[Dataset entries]
------------

--- config.mk ---
export PLATFORM = sky130hd
export DESIGN_NAME = inst_fetch
export DESIGN_NICKNAME = d
export VERILOG_FILES = /design/src/rtl/inst_fetch.sv
export SDC_FILE = /design/constraint.sdc
export NUM_CORES = 1
export LEC_CHECK = 0
export CAP_MARGIN = 10
export CORE_MARGIN = 5
export CORE_UTILIZATION = 30
export DETAILED_ROUTE_END_ITERATION = 7
export GPL_ROUTABILITY_DRIVEN = 0
export PLACE_DENSITY_LB_ADDON = 0.3
export REMOVE_ABC_BUFFERS = 1
export SLEW_MARGIN = 40
export SYNTH_ARGS = -nofsm -noshare
export SYNTH_HDL_FRONTEND = slang
export SYNTH_SLANG_ARGS = --single-unit
--- constraint.sdc ---
create_clock -name clk -period 2.81 [get_ports clk]
set_clock_uncertainty 0.2 [all_clocks]
set_input_delay 0.562 -clock clk [delete_from_list [all_inputs] [get_ports clk]]
set_output_delay 0.562 -clock clk [all_outputs]
set_load 0.01 [all_outputs]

------------

**Assignment**
Write each record above out again exactly as it reads.

**Result below**
--- config.mk ---
export PLATFORM = sky130hd
export DESIGN_NAME = inst_fetch
export DESIGN_NICKNAME = d
export VERILOG_FILES = /design/src/rtl/inst_fetch.sv
export SDC_FILE = /design/constraint.sdc
export NUM_CORES = 1
export LEC_CHECK = 0
export CAP_MARGIN = 10
export CORE_MARGIN = 5
export CORE_UTILIZATION = 30
export DETAILED_ROUTE_END_ITERATION = 7
export GPL_ROUTABILITY_DRIVEN = 0
export PLACE_DENSITY_LB_ADDON = 0.3
export REMOVE_ABC_BUFFERS = 1
export SLEW_MARGIN = 40
export SYNTH_ARGS = -nofsm -noshare
export SYNTH_HDL_FRONTEND = slang
export SYNTH_SLANG_ARGS = --single-unit
--- constraint.sdc ---
create_clock -name clk -period 2.81 [get_ports clk]
set_clock_uncertainty 0.2 [all_clocks]
set_input_delay 0.562 -clock clk [delete_from_list [all_inputs] [get_ports clk]]
set_output_delay 0.562 -clock clk [all_outputs]
set_load 0.01 [all_outputs]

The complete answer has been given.